Amnesty International eist onderzoek naar doden en arrestaties
Verscheidene mensenrechtenorganisaties hebben op 15 september tijdens een persconferentie in Genève een oproep gedaan aan de Hoge Commissaris voor de Mensenrechten van de VN, Navanethem Pillay, om bescherming te garanderen voor de Iraniërs in ballingschap, die in Kamp Ashraf in de buurt van Bagdad verblijven.
Naar aanleiding van de 12de zitting van de VN raad voor de mensenrechten vroegen Danielle Mitterrand, voorzitter van de Franse mensenrechtenorganisatie France Libertés, Eric Sottas, secretaris-generaal van de wereldorganisatie tegen foltering, (OMCT), Antonio Stango van de Italiaanse sectie van Helsinki Watch en de voormalige Algerijnse Ministerpresident Sid Ahmed Ghozali in Genève de aandacht voor de humanitaire toestand in Kamp Ashraf.
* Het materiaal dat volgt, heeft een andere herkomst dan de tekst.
[config.mk]
export PLATFORM = sky130hd
export DESIGN_NAME = panel_input_conditioner
export DESIGN_NICKNAME = d
export VERILOG_FILES = /design/src/rtl/panel_pkg.sv /design/src/rtl/panel_input_conditioner_debounce.sv /design/src/rtl/panel_input_conditioner.sv
export SDC_FILE = /design/constraint.sdc
export NUM_CORES = 1
export LEC_CHECK = 0
export ABC_AREA = 1
export CORE_MARGIN = 4
export CORE_UTILIZATION = 56
export CTS_CLUSTER_SIZE = 10
export DETAILED_ROUTE_END_ITERATION = 10
export HOLD_SLACK_MARGIN = 0.15
export PLACE_DENSITY = 0.78
export SYNTH_ARGS = -nofsm -noshare
export SYNTH_HDL_FRONTEND = slang
export SYNTH_SLANG_ARGS = --single-unit
[constraint.sdc]
create_clock -name clk -period 1.45 [get_ports clk]
set_clock_uncertainty 0.15 [all_clocks]
set_input_delay 0.2175 -clock clk [delete_from_list [all_inputs] [get_ports clk]]
set_output_delay 0.2175 -clock clk [all_outputs]
set_load 0.01 [all_outputs]
## src/rtl/ser_shift_rx.sv

```systemverilog
// ---------------------------------------------------------------------------
// ser_shift_rx
//
// Receives a word from a slow, externally clocked serial link (shift clock
// cp_i plus data dat_i, both asynchronous to clk_i), assembles it into a DW-bit
// word and presents it on a one-deep valid/ready holding register.
//
// Parameters
//   DW         serial word width in bits (2..32)
//   GAP_CYC    clk_i cycles without a cp_i rise that abort a partial word
//   MSB_FIRST  1: first received bit ends up in data_o[DW-1]
//              0: first received bit ends up in data_o[0]
//
// Ports
//   clk_i    in   sole clock, rising edge
//   rst_n    in   asynchronous active-low reset
//   cp_i     in   serial shift clock; data is taken on its rising edge
//   dat_i    in   serial data
//   data_o   out  last completed word, held until the next load
//   valid_o  out  data_o holds a word not yet accepted
//   ready_i  in   consumer accepts data_o when valid_o & ready_i
//   busy_o   out  a partial word is being assembled
//   ovf_o    out  sticky: a completed word was dropped (holding reg full)
//   clr_i    in   synchronous clear of ovf_o (a same-cycle drop wins)
// ---------------------------------------------------------------------------
module ser_shift_rx #(
    parameter int DW        = 8,
    parameter int GAP_CYC   = 1000,
    parameter bit MSB_FIRST = 1'b1
) (
    input  logic          clk_i,
    input  logic          rst_n,
    input  logic          cp_i,
    input  logic          dat_i,
    output logic [DW-1:0] data_o,
    output logic          valid_o,
    input  logic          ready_i,
    output logic          busy_o,
    output logic          ovf_o,
    input  logic          clr_i
);

    localparam int CW = $clog2(DW);
    localparam int GW = $clog2(GAP_CYC + 1);

    typedef enum logic {
        IDLE  = 1'b0,
        SHIFT = 1'b1
    } state_t;

    // -----------------------------------------------------------------------
    // Input synchronizers and rise detection
    // -----------------------------------------------------------------------
    logic       cp_s1, cp_s2, cp_prev;
    logic       dat_s1, dat_s2;
    logic [1:0] fill_q;   // shifts in 1s after reset: fill_q[1] => cp_s2 is real
    logic       armed_q;  // set once a genuine low level of cp has been seen
    logic       cp_rise;

    // NOTE: two flops per asynchronous input bound metastability; the value
    // out of the second flop is the only one any logic may look at.
    // NOTE: sequential state is written with non-blocking assignments so every
    // flop samples the pre-edge value of its neighbours, like real hardware.
    always_ff @(posedge clk_i or negedge rst_n) begin
        if (!rst_n) begin
            cp_s1   <= 1'b0;
            cp_s2   <= 1'b0;
            cp_prev <= 1'b0;
            dat_s1  <= 1'b0;
            dat_s2  <= 1'b0;
            fill_q  <= 2'b00;
            armed_q <= 1'b0;
        end else begin
            cp_s1   <= cp_i;
            cp_s2   <= cp_s1;
            cp_prev <= cp_s2;
            dat_s1  <= dat_i;
            dat_s2  <= dat_s1;
            fill_q  <= {fill_q[0], 1'b1};
            // The chain resets to 0, so a cp_i already high at release would
            // look like a rise. Only arm once the pipeline carries real input
            // and that input has been observed low.
            armed_q <= armed_q | (fill_q[1] & ~cp_s2);
        end
    end

    assign cp_rise = cp_s2 & ~cp_prev & armed_q;

    // -----------------------------------------------------------------------
    // Word assembly FSM
    // -----------------------------------------------------------------------
    state_t        state_q, state_d;
    logic [CW-1:0] cnt_q, cnt_d;
    logic [GW-1:0] gap_q, gap_d;
    logic [DW-1:0] shreg_q, shreg_d;
    logic [DW-1:0] base, shifted;
    logic          gap_expired;
    logic          in_word;
    logic          complete;

    assign gap_expired = (state_q == SHIFT) && (gap_q == GW'(GAP_CYC));
    // A timed-out word is abandoned in the same cycle, so a coincident rise
    // becomes bit 0 of a fresh word rather than being lost.
    assign in_word     = (state_q == SHIFT) && !gap_expired;
    assign base        = in_word ? shreg_q : '0;
    assign shifted     = MSB_FIRST ? {base[DW-2:0], dat_s2}
                                   : {dat_s2, base[DW-1:1]};

    always_ff @(posedge clk_i or negedge rst_n) begin
        if (!rst_n) begin
            state_q <= IDLE;
            cnt_q   <= '0;
            gap_q   <= '0;
            shreg_q <= '0;
        end else begin
            state_q <= state_d;
            cnt_q   <= cnt_d;
            gap_q   <= gap_d;
            shreg_q <= shreg_d;
        end
    end

    // NOTE: every output of this block gets a default first; a path that
    // leaves one unassigned would infer a latch.
    always_comb begin
        state_d  = state_q;
        cnt_d    = cnt_q;
        gap_d    = gap_q;
        shreg_d  = shreg_q;
        complete = 1'b0;

        case (state_q)
            IDLE: begin
                gap_d = '0;
                if (cp_rise) begin
                    state_d = SHIFT;
                    cnt_d   = CW'(1);
                    shreg_d = shifted;
                end
            end
            SHIFT: begin
                if (cp_rise) begin
                    gap_d = '0;
                    if (!in_word) begin
                        state_d = SHIFT;
                        cnt_d   = CW'(1);
                        shreg_d = shifted;
                    end else if (cnt_q == CW'(DW - 1)) begin
                        complete = 1'b1;
                        state_d  = IDLE;
                        cnt_d    = '0;
                        shreg_d  = '0;
                    end else begin
                        cnt_d   = cnt_q + CW'(1);
                        shreg_d = shifted;
                    end
                end else if (gap_expired) begin
                    // Link went quiet mid-word: discard silently.
                    state_d = IDLE;
                    cnt_d   = '0;
                    gap_d   = '0;
                    shreg_d = '0;
                end else begin
                    // gap_q < GAP_CYC here, so this saturates at GAP_CYC.
                    gap_d = gap_q + GW'(1);
                end
            end
            default: begin
                state_d = IDLE;
                cnt_d   = '0;
                gap_d   = '0;
                shreg_d = '0;
            end
        endcase
    end

    assign busy_o = (state_q == SHIFT);

    // -----------------------------------------------------------------------
    // Holding register and overflow flag
    // -----------------------------------------------------------------------
    logic accept;
    logic hold_free;

    assign accept    = valid_o & ready_i;
    assign hold_free = ~valid_o | ready_i;

    always_ff @(posedge clk_i or negedge rst_n) begin
        if (!rst_n) begin
            data_o  <= '0;
            valid_o <= 1'b0;
            ovf_o   <= 1'b0;
        end else begin
            if (complete && hold_free) begin
                // Covers the accept-and-reload cycle: valid_o stays high.
                data_o  <= shifted;
                valid_o <= 1'b1;
            end else if (accept) begin
                valid_o <= 1'b0;
            end

            if (complete && !hold_free) begin
                ovf_o <= 1'b1;
            end else if (clr_i) begin
                ovf_o <= 1'b0;
            end
        end
    end

endmodule

```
Op 28 juli 2009 werd het kamp door Irakese troepen op bijzonder gewelddadige wijze bestormd. Er wonen ca. 3500 Iraanse ballingen, die deel uitmaken van de Iraanse oppositiebeweging Volksmujahedin. Het regime in Teheran wil dat dit kamp wordt opgeheven en dat de daar verblijvende Iraanse oppositie gedwongen naar Iran wordt uitgewezen. Bij het optreden van de Irakese troepen vielen 11 doden, 400 gewonden, waaronder veel vrouwen, en 36 willekeurige kampbewoners werden gearresteerd.
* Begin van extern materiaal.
[src/rtl/riscv_pkg.sv]
// Shared RV64M multiplier definitions: operation encodings, iteration count,
// FSM state type and an operand magnitude helper.
package riscv_pkg;

   typedef enum logic [1:0] {
      MUL    = 2'b00,
      MULH   = 2'b01,
      MULHSU = 2'b10,
      MULHU  = 2'b11
   } mul_op_e;

   localparam int MUL_ITERS = 64;

   typedef enum logic [1:0] {
      ST_IDLE = 2'b00,
      ST_CALC = 2'b01,
      ST_FIX  = 2'b10
   } mul_state_e;

   // Two's-complement magnitude; the most negative value maps to unsigned 2^63.
   function automatic logic [63:0] mag64(input logic [63:0] v, input logic is_neg);
      return is_neg ? (~v + 64'd1) : v;
   endfunction

endpackage

[src/rtl/mul_acc_step.sv]
// One radix-2 shift-add iteration: conditional 65-bit add of the multiplicand
// into the high half, then a one-bit right shift of the whole accumulator with
// the adder carry entering the top of the high half.
module mul_acc_step #(
   parameter int XLEN = 64
) (
   input  logic [XLEN-1:0] i_hi,
   input  logic [XLEN-1:0] i_lo,
   input  logic [XLEN-1:0] i_mcand,
   output logic [XLEN-1:0] o_hi,
   output logic [XLEN-1:0] o_lo
);

   logic [XLEN-1:0] w_addend;
   logic [XLEN:0]   w_sum;

   assign w_addend = i_lo[0] ? i_mcand : '0;
   // Zero-extended add: bit XLEN of the sum is the true carry out.
   assign w_sum    = {1'b0, i_hi} + {1'b0, w_addend};
   assign o_hi     = w_sum[XLEN:1];
   assign o_lo     = {w_sum[0], i_lo[XLEN-1:1]};

endmodule

[src/rtl/mul_seq_64.sv]
// Sequential radix-2 multiplier for MUL/MULH/MULHSU/MULHU.
// Optional feature macro: MUL_SEQ_EARLY_EXIT_EN -- when defined, the FSM leaves
// CALC as soon as the remaining multiplier bits are all zero and realigns the
// accumulator; results are identical either way.
module mul_seq_64
   import riscv_pkg::*;
#(
   parameter int XLEN = 64
) (
   input  logic            clk,
   input  logic            rst_n,
   input  logic            start,
   input  logic            flush,
   input  logic [1:0]      op,
   input  logic [XLEN-1:0] a,
   input  logic [XLEN-1:0] b,
   output logic            busy,
   output logic            done,
   output logic [XLEN-1:0] result
);

   mul_state_e        r_state;
   mul_op_e           r_op;
   logic              r_neg;
   logic [XLEN-1:0]   r_hi;
   logic [XLEN-1:0]   r_lo;
   logic [XLEN-1:0]   r_mcand;
   logic [6:0]        r_cnt;
   logic              r_busy;
   logic              r_done;
   logic [XLEN-1:0]   r_result;

   logic              w_a_sgn;
   logic              w_b_sgn;
   logic [XLEN-1:0]   w_hi_next;
   logic [XLEN-1:0]   w_lo_next;
   logic [2*XLEN-1:0] w_prod;
   logic [2*XLEN-1:0] w_p;

   // Only MULH/MULHSU treat rs1 as signed; only MULH treats rs2 as signed.
   assign w_a_sgn = ((op == MULH) || (op == MULHSU)) && a[XLEN-1];
   assign w_b_sgn = (op == MULH) && b[XLEN-1];

   mul_acc_step #(.XLEN(XLEN)) u_step (
      .i_hi    (r_hi),
      .i_lo    (r_lo),
      .i_mcand (r_mcand),
      .o_hi    (w_hi_next),
      .o_lo    (w_lo_next)
   );

   assign w_prod = {r_hi, r_lo};
   assign w_p    = r_neg ? (~w_prod + {{(2*XLEN-1){1'b0}}, 1'b1}) : w_prod;

`ifdef MUL_SEQ_EARLY_EXIT_EN
   logic [6:0]        w_n;
   logic [6:0]        w_skip;
   logic              w_rest_zero;
   logic [2*XLEN-1:0] w_realign;

   // After w_n iterations the low XLEN-w_n bits of lo still hold multiplier bits.
   assign w_n         = r_cnt + 7'd1;
   assign w_rest_zero = ((w_lo_next << w_n) == '0);
   assign w_skip      = 7'(MUL_ITERS) - w_n;
   assign w_realign   = {w_hi_next, w_lo_next} >> w_skip;
`endif

   // Control FSM, iteration counter and accumulator; flush beats everything.
   always_ff @(posedge clk or negedge rst_n) begin
      if (!rst_n) begin
         r_state  <= ST_IDLE;
         r_op     <= MUL;
         r_neg    <= 1'b0;
         r_hi     <= '0;
         r_lo     <= '0;
         r_mcand  <= '0;
         r_cnt    <= '0;
         r_busy   <= 1'b0;
         r_done   <= 1'b0;
         r_result <= '0;
      end else begin
         r_done <= 1'b0;
         if (flush) begin
            r_state <= ST_IDLE;
            r_busy  <= 1'b0;
         end else begin
            case (r_state)
               ST_IDLE: begin
                  if (start) begin
                     r_op    <= mul_op_e'(op);
                     r_neg   <= w_a_sgn ^ w_b_sgn;
                     r_mcand <= mag64(a, w_a_sgn);
                     r_lo    <= mag64(b, w_b_sgn);
                     r_hi    <= '0;
                     r_cnt   <= '0;
                     r_busy  <= 1'b1;
                     r_state <= ST_CALC;
                  end
               end
               ST_CALC: begin
                  r_cnt <= r_cnt + 7'd1;
`ifdef MUL_SEQ_EARLY_EXIT_EN
                  if (w_rest_zero) begin
                     {r_hi, r_lo} <= w_realign;
                     r_state      <= ST_FIX;
                  end else begin
                     r_hi <= w_hi_next;
                     r_lo <= w_lo_next;
                  end
`else
                  r_hi <= w_hi_next;
                  r_lo <= w_lo_next;
                  if (r_cnt == 7'(MUL_ITERS - 1)) begin
                     r_state <= ST_FIX;
                  end
`endif
               end
               ST_FIX: begin
                  r_result <= (r_op == MUL) ? w_p[XLEN-1:0] : w_p[2*XLEN-1:XLEN];
                  r_done   <= 1'b1;
                  r_busy   <= 1'b0;
                  r_state  <= ST_IDLE;
               end
               default: begin
                  r_state <= ST_IDLE;
                  r_busy  <= 1'b0;
               end
            endcase
         end
      end
   end

   assign busy   = r_busy;
   assign done   = r_done;
   assign result = r_result;

endmodule

[config.mk]
export PLATFORM = sky130hd
export DESIGN_NAME = mul_seq_64
export DESIGN_NICKNAME = d
export VERILOG_FILES = /design/src/rtl/riscv_pkg.sv /design/src/rtl/mul_acc_step.sv /design/src/rtl/mul_seq_64.sv
export SDC_FILE = /design/constraint.sdc
export NUM_CORES = 1
export LEC_CHECK = 0
export ABC_AREA = 1
export BUFFER_PORTS_ARGS = -buffer_cell sky130_fd_sc_hd__buf_2
export CORE_UTILIZATION = 50
export DETAILED_ROUTE_END_ITERATION = 8
export GPL_ROUTABILITY_DRIVEN = 0
export GPL_TIMING_DRIVEN = 1
export HOLD_SLACK_MARGIN = 0.08
export MAX_ROUTING_LAYER = met4
export PLACE_DENSITY = 0.68
export SLEW_MARGIN = 10
export SYNTH_ARGS = -nofsm -noshare
export SYNTH_HDL_FRONTEND = slang
export SYNTH_SLANG_ARGS = --single-unit
[constraint.sdc]
create_clock -name clk -period 4.68 [get_ports clk]
set_clock_uncertainty 0.1 [all_clocks]
set_input_delay 0.702 -clock clk [delete_from_list [all_inputs] [get_ports clk]]
set_output_delay 0.702 -clock clk [all_outputs]
set_load 0.02 [all_outputs]
==> results.json, run 1 <==
{
  "start_kind": "register",
  "endpoint_kind": "register",
  "tightest_slew_ns": 1.00,
  "p_leak_nw": 14.7,
  "htree_levels": 2,
  "die_area_um2": 52700,
  "ant_nets": 0,
  "area_delta_synth_final_pct": 10.7,
  "p_total_mw": 14.9,
  "critPathRequiredTime_ns": 5.05,
  "mostFrequentLayoutCells": "nand2_1, nor2_1, inv_1",
  "cap_violations": 0,
  "cpPeakStageDelay_ns": 0.95,
  "syn_nets": 4664,
  "period_needed_ns": 3.41,
  "ir_drop_v": 0.000361,
  "worstPathCellList": "nand2_1 -> inv_1 -> ha_1 -> inv_1 -> fa_1 -> inv_1 -> nand2_1 -> o21ai_1 -> nand2_1 -> nand2_1 -> nand2_1 -> nand2_1 -> nand2_1 -> nand2_1 -> nand2_1 -> nand2_1 -> nand2_1 -> nand3_1 -> nand2_1",
  "critPathKind": "register to register",
  "cp_max_fo": 53,
  "cp.arrival_ns": 3.77,
  "grt_pass1_vias": 27500,
  "slew_headroom": 0.333,
  "fin_crit_sh": 0.728,
  "drive_above_1_share": 0.0883,
  "dieWidth_um": 230,
  "setup-tns-final_ns": 0,
  "nFillCells": 5424,
  "synthFlopType": "dfrtp_1",
  "layout_commonest_cell": "nand2_1",
  "post_drt_wl_per_cell_um": 20.3,
  "cpMostUsedCell": "nand2_1",
  "clock_sinks": 270,
  "wirelength_um": 108000,
  "num-nets-final": 4801,
  "max_freq_mhz": 294,
  "hp-class": "primary input to asynchronous set/reset pin",
  "cts_buffers": 35,
  "grt_max_degree": 161,
  "placedCellCount": 5240,
  "synth_edf_count": 0,
  "critical_path.slowest_cell": "dfrtp_2",
  "core-area_um2": 51300,
  "fin_ws_ns": 1.27,
  "start_util": 0.505,
  "hpwl_um": 86400,
  "syn_area_per_cell_um2": 5.81,
  "clockBufferDepth": 3,
  "setup_viol": 0,
  "utilization": 0.559,
  "cts_resized": 0,
  "cts_tree": "yes",
  "gr-total-overflow": 0,
  "seq_area_frac_synth": 0.261,
  "dr.pass1.iters": 9,
  "clk_latency_ns": 0.58,
  "grt_util_all_layers": 0.417,
  "vias_per_cell": 5.78,
  "grt_pass1_wl_um": 163000,
  "portBuffers": 199,
  "netlist_area_um2": 25900,
  "placementRows": 83,
  "status": "finished with violations",
  "failed_checks": "design-rule violations",
  "ys_seq_elements": 270,
  "synth_cell_types": 54,
  "netlist_instances": 4460,
  "drtIter0Drc": 4248,
  "path_clk_slew_ns": 0.06,
  "stdcell_area_um2": 28700,
  "p_per_area_nw_per_um2": 520,
  "post-cts-setup-buffers": 0,
  "pre_cts_slack_ns": 1.32,
  "ctsHoldBuffers": 0,
  "place_area_um2": 27500,
  "hold_ws_ns": 0.0705,
  "vias": 30600,
  "antenna_found_initial": 4,
  "drc": 2,
  "slew_viol_final": 0,
  "synthArstFlopShare": 1.00,
  "die_h_um": 230,
  "stdcell_count": 5303,
  "rsz0062_at_grt": "no",
  "hold_viol": 0,
  "yosysWarningCount": 0,
  "root_buffer": "clkbuf_16",
  "io_pins": 200
}
[worst max-delay path, delay by kind of cell (launching register included)]
| kind | cells | cell delay [ns] |
|---|---|---|
| DFF | 1 | 0.95 |
| AOI/OAI and AO/OA | 1 | 0.28 |
| adders and majority gates | 2 | 0.54 |
| and+or+nand+nor | 13 | 1.19 |
| buffers and inverters | 3 | 0.24 |
[layer usage]
metal,GRT usage,part of all wire,vias up
li1,-,-,14700
met1,0.573,0.42,13700
met2,0.552,0.39,1933
met3,0.112,0.14,307
met4,0.215,0.059,0
met5,-,0,-
[kinds of logic (layout without fill, tap and decap cells)]
kind of cell,count (synthesis),after routing,share of synthesized area
xor+xnor,67,67,0.0226
flops,270,270,0.261
other cells,0,4,0
fa+ha+maj,70,70,0.0341
buf+inv,692,851,0.102
simple gates,2739,2739,0.445
compound gates,622,622,0.136
[sequential cells by signal (all words and copies together) (netlist names)]
register  flops
result       64
r_hi         64
r_lo         64
r_mcand      64
busy          1
r_neg         1
r_cnt         7
r_state       2
done          1
r_op          2
[cells in the mapped netlist (12+ instances only)]
cell,number,area (µm²)
a21oi_1,236,1180
a31oi_1,40,250
buf_1,20,75.1
buf_2,32,160
clkbuf_1,68,255
dfrtp_1,270,6760
ha_1,69,863
inv_1,553,2080
inv_2,16,60.1
nand2_1,1382,5190
nand2_2,22,138
nand3_1,391,1960
nand3b_1,20,150
nand4_1,85,532
nor2_1,717,2690
nor2_2,36,225
nor3_1,34,170
o21ai_0,212,1060
o21ai_1,12,60.1
o21bai_1,25,188
o221ai_1,31,272
o22ai_1,25,156
xor2_1,57,499
[layout make-up]
class	instances	area, µm²	area share
Tap cell	680	851	0.0297
Antenna cell	4	10.0	0.000349
Sequential cell	270	6760	0.236
Clock buffer	41	950	0.0331
Timing Repair Buffer	221	1210	0.0421
Inverter	571	2140	0.0747
Multi-Input combinational cell	3498	16600	0.577
Clock inverter	18	198	0.00689
[final timing paths]
path | to | cells after the start | start | slack (ns)
setup / recovery | r_hi[61] | 19 | r_lo[0] | 1.27
hold / removal | r_lo[29] | 1 | rst_n | 0.07
setup reg to reg | r_hi[61] | 19 | r_lo[0] | 1.27
hold reg to reg | r_cnt[6] | 1 | r_cnt[6] | 0.35
max in group asynchronous | r_hi[10] | 2 | rst_n | 3.30
min in group clk | r_op[0] | 3 | op[0] | 0.25
[power by group]
group          internal, mW  switching, mW  total, mW
Sequential             2.99           1.34       4.33
Combinational          2.32           5.49       7.81
Clock                  1.62           1.15       2.77
No activity file was read; power rests on OpenSTA's default activity.
==> run 2: changes to the inputs <==
ABC_AREA = 0   (was 1)
PLACE_DENSITY = 0.72   (was 0.68)
clock period = 3.1 ns   (was 4.68 ns; I/O delays follow)
==> run 2 against run 1 <==
  * The flow finishes with violations (negative setup slack)
  * First-iteration DRC count down 21%
  * Sequential cell count unchanged
  * Total power increased by 68%
  * Area after synthesis is 21% lower
  * Die area decreased by 21%
  * Combinational power increased by 96%
  * Clock-buffer cell count grew 1
  * Via count fell by 20%
  * Critical path depth fell by 3
  * Cell count is 29% lower
==> results.json, run 2 <==
{
  "drive_above_1_share": 0.363,
  "gr-total-overflow": 0,
  "p_sw_frac": 0.462,
  "mostFrequentLayoutCells": "buf_4, nand2_1, dfrtp_1",
  "critPathRequiredTime_ns": 3.46,
  "fin_crit_sh": 1.19,
  "dieWidth_um": 204,
  "syn_area_per_cell_um2": 8.06,
  "netlist_instances": 2543,
  "cts_buffers": 30,
  "failed_checks": "negative setup slack",
  "synth_edf_count": 0,
  "wirelength_um": 89500,
  "area_delta_synth_final_pct": 45.3,
  "hpwl_um": 54900,
  "power_frac_seq": 0.230,
  "ir_drop_v": 0.000509,
  "slew_headroom": 0.448,
  "antenna_found_initial": 2,
  "cp.arrival_ns": 4.06,
  "syn_nets": 2747,
  "ys_seq_elements": 270,
  "synth.top_cell.area_share": 0.330,
  "slew_viol_final": 0,
  "hp-class": "primary input to register",
  "p_per_area_nw_per_um2": 839,
  "synth_top_area_cell": "dfrtp_1",
  "seq_area_frac_synth": 0.330,
  "max_freq_mhz": 271,
  "synthFlopType": "dfrtp_1",
  "synthTopCellsByCount": "o21ai_0, nand2_1, dfrtp_1, a21oi_1, nor2_1",
  "grt_util_all_layers": 0.385,
  "num-nets-final": 3394,
  "synthArstFlopShare": 1.00,
  "ant_nets": 0,
  "stdcell_count": 3741,
  "p_comb_frac": 0.613,
  "dr.pass1.iters": 9,
  "cts_tree": "yes",
  "vias": 24600,
  "path_clk_slew_ns": 0.06,
  "die_area_um2": 41800,
  "cap_violations": 0,
  "placementRows": 73,
  "yosysMostFrequentCell": "o21ai_0",
  "clock_sinks": 270,
  "endpoint_kind": "register",
  "p_leak_nw": 13.1,
  "grt_max_degree": 69,
  "clk_latency_ns": 0.59,
  "rsz0062_at_grt": "yes",
  "power_switching_mw": 11.5,
  "start_util": 0.511,
  "htree_levels": 1,
  "yosysWarningCount": 0,
  "hold_viol": 0,
  "post_drt_wl_per_cell_um": 23.9,
  "fin_ws_ns": -0.595,
  "synth_cell_types": 82,
  "hold_ws_ns": 0.0856,
  "grt_pass1_wl_um": 124000,
  "stdcell_area_um2": 29800,
  "critPathKind": "register to register",
  "vias_per_cell": 6.58,
  "drc": 0,
  "internal_power_mw": 13.4,
  "clockBufferDepth": 3,
  "cp_max_fo": 8,
  "netlist_area_um2": 20500,
  "clkPwrFrac": 0.158,
  "placedCellCount": 3579,
  "setup_viol": 101,
  "status": "finished with violations",
  "core-area_um2": 40100,
  "layout_commonest_cell": "buf_4",
  "grt_pass1_vias": 23000,
  "io_pins": 200,
  "portBuffers": 199,
  "synth.area.top_cells": "dfrtp_1, o21ai_0, xor2_1, nand2_1, xnor2_1",
  "die_h_um": 204,
  "tightest_slew_ns": 0.826,
  "start_kind": "register",
  "root_buffer": "clkbuf_16",
  "place_area_um2": 25400,
  "period_needed_ns": 3.69,
  "drtIter0Drc": 3337
}
==> run 2: kinds of logic (layout without fill, tap and decap cells) <==
group / count (synthesis) / count (layout) / share of synthesized area
and+or+nand+nor: 893 / 893 / 0.218
AOI/OAI and AO/OA: 806 / 806 / 0.242
xor gates and xnor gates: 292 / 292 / 0.125
DFF: 270 / 270 / 0.330
buffers and inverters: 202 / 873 / 0.0379
adders and majority gates: 70 / 70 / 0.0431
muxes: 10 / 10 / 0.00488
other: 0 / 2 / 0
==> run 2: final timing paths <==
kind,startpoint,endpoint,slack [ns],cells past startpoint
setup / recovery,r_lo[0],r_hi[56],-0.59,16
hold / removal,a[26],r_mcand[26],0.09,3
setup reg to reg,r_lo[0],r_hi[56],-0.59,16
hold reg to reg,r_cnt[6],r_state[1],0.37,1
max in group asynchronous,rst_n,r_cnt[1],1.71,3
min in group asynchronous,rst_n,done,0.35,2
==> run 2: final cells by class <==
| type | count | area (µm²) |
|---|---|---|
| Tap cell | 525 | 657 |
| Fill cell | 2618 | 10300 |
| Timing Repair Buffer | 766 | 5760 |
| Sequential cell | 270 | 6760 |
| Multi-Input combinational cell | 2071 | 15300 |
| Clock inverter | 14 | 214 |
| Inverter | 51 | 196 |
| Antenna cell | 2 | 5.00 |
| Clock buffer | 42 | 867 |
==> run 2: layer usage <==
metal	routed length, µm	share of wire	vias to the layer above	track usage
li1	-	-	10500	-
met4	6560	0.073	0	0.181
met2	38900	0.43	2050	0.595
met1	32800	0.37	11500	0.492
met3	11200	0.13	645	0.0660
met5	0	0	-	-
==> run 2: through the flow <==
stage	power [mW]	worst slack (ns)	utilization	setup TNS (ns)
2_1_floorplan	11.5	-0.295	-	-3.62
3_3_place_gp	16.4	-0.403	0.633	-19.87
3_5_place_dp	16.8	-0.405	0.633	-23.67
4_1_cts	22.3	-0.350	0.712	-11.36
5_1_grt	25.7	-0.623	0.743	-31.43
6_report	25.0	-0.595	0.743	-26.45
==> run 2: critical path: stages, from the launching register on <==
cell     delay (ns)
dfrtp_2        0.47
buf_12         0.17
buf_12         0.14
and2_4         0.14
ha_4           0.31
buf_6          0.11
nand4_1        0.19
o41ai_2        0.50
buf_4          0.20
or3_4          0.14
o31ai_2        0.06
buf_4          0.18
buf_12         0.13
a21oi_4        0.17
o21ai_2        0.08
a21o_1         0.19
a32o_1         0.28
==> run 2: what timing repair did <==
action / in CTS / in global routing
gates resized for setup: 323 / 220
hold buffers: 6 / 0
endpoints found under the hold margin: 66 / 0
setup buffers: 70 / 43
pin swaps: 100 / 141
setup endpoints to repair: 87 / 111
cloned: 4 / 1
==> run 2: power by group through the flow <==
stage / Clock, mW / Combinational [mW] / Sequential (mW)
2_1_floorplan: 0 / 6.09 / 5.39
3_3_place_gp: 0 / 11.0 / 5.40
5_1_grt: 4.10 / 15.9 / 5.78
6_report: 3.93 / 15.3 / 5.74
3_5_place_dp: 0 / 11.3 / 5.46
4_1_cts: 3.94 / 12.9 / 5.53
De vertegenwoordigers van mensenrechtenorganisaties wezen er in Genève op, dat de in Ashraf wonende Iraanse ballingen in 2004 volgens de vierde conventie van Genève de status „volkenrechtelijk beschermde personen“ gekregen hebben. Daardoor is gedwongen uitwijzing of verhuizing volkenrechtelijk verboden. Wereldwijd eisen mensenrechtenorganisaties dat er een waarnemingspost van de VN in Ashraf gestationeerd wordt om verdere gewelddadigheden tegen de vluchtelingen te voorkomen.
Amnesty International uitte op 10 september opnieuw haar bezorgdheid over de situatie in Ashraf en eiste een onderzoek naar de doden en de arrestaties in het kamp. In een verklaring van Amnesty International staat o.a.:
„Amnesty International is zeer bezorgd over het doden en andere schendingen van de mensenrechten door het Irakese veiligheidsleger op 28/29 juli 2009, toen zij probeerden de controle over te nemen op kamp Ashraf in de provincie Diyala. Amnesty International is vooral bezorgd over de 36 inwoners van kamp Ashraf die vanaf eind juli 2009 gevangen gehouden worden zonder aanklacht en zonder enige vorm van proces.
In een brief aan de Irakese ministerpresident Nuri al-Maliki heeft Amnesty International deze dringend verzocht om omgaand een uitgebreid onafhankelijk onderzoek in te stellen naar de methoden die door de Irakese strijdkrachten in Kamp Ashraf toegepast zijn, en de uitkomst hiervan zo snel mogelijk te openbaren.
Amnesty International is vooral bezorgd over de verblijfplaats van 36 mannen, die sinds eind juli geïnterneerd zijn. Volgens berichten zouden de mannen geslagen en mishandeld zijn, voordat ze naar een politiebureau in de stad al-Khalis gebracht werden. In deze stad, die ca. 25 km van Kamp Ashraf ligt, worden de 36 mannen, zoals hiervoor al vermeld is, zonder aanklacht en proces vastgehouden. Volgens berichten verkeren de mannen in een slechte gezondheidstoestand en zijn als protest tegen hun internering en mishandeling in hongerstaking gegaan. Op 24 augustus bepaalde een onderzoeksrechter dat de 36 mannen vrijgelaten moesten worden omdat er geen aanklacht tegen hen was ingediend. Tegen alle Irakese rechtsvoorschriften in werd dit geweigerd door de lokale politie …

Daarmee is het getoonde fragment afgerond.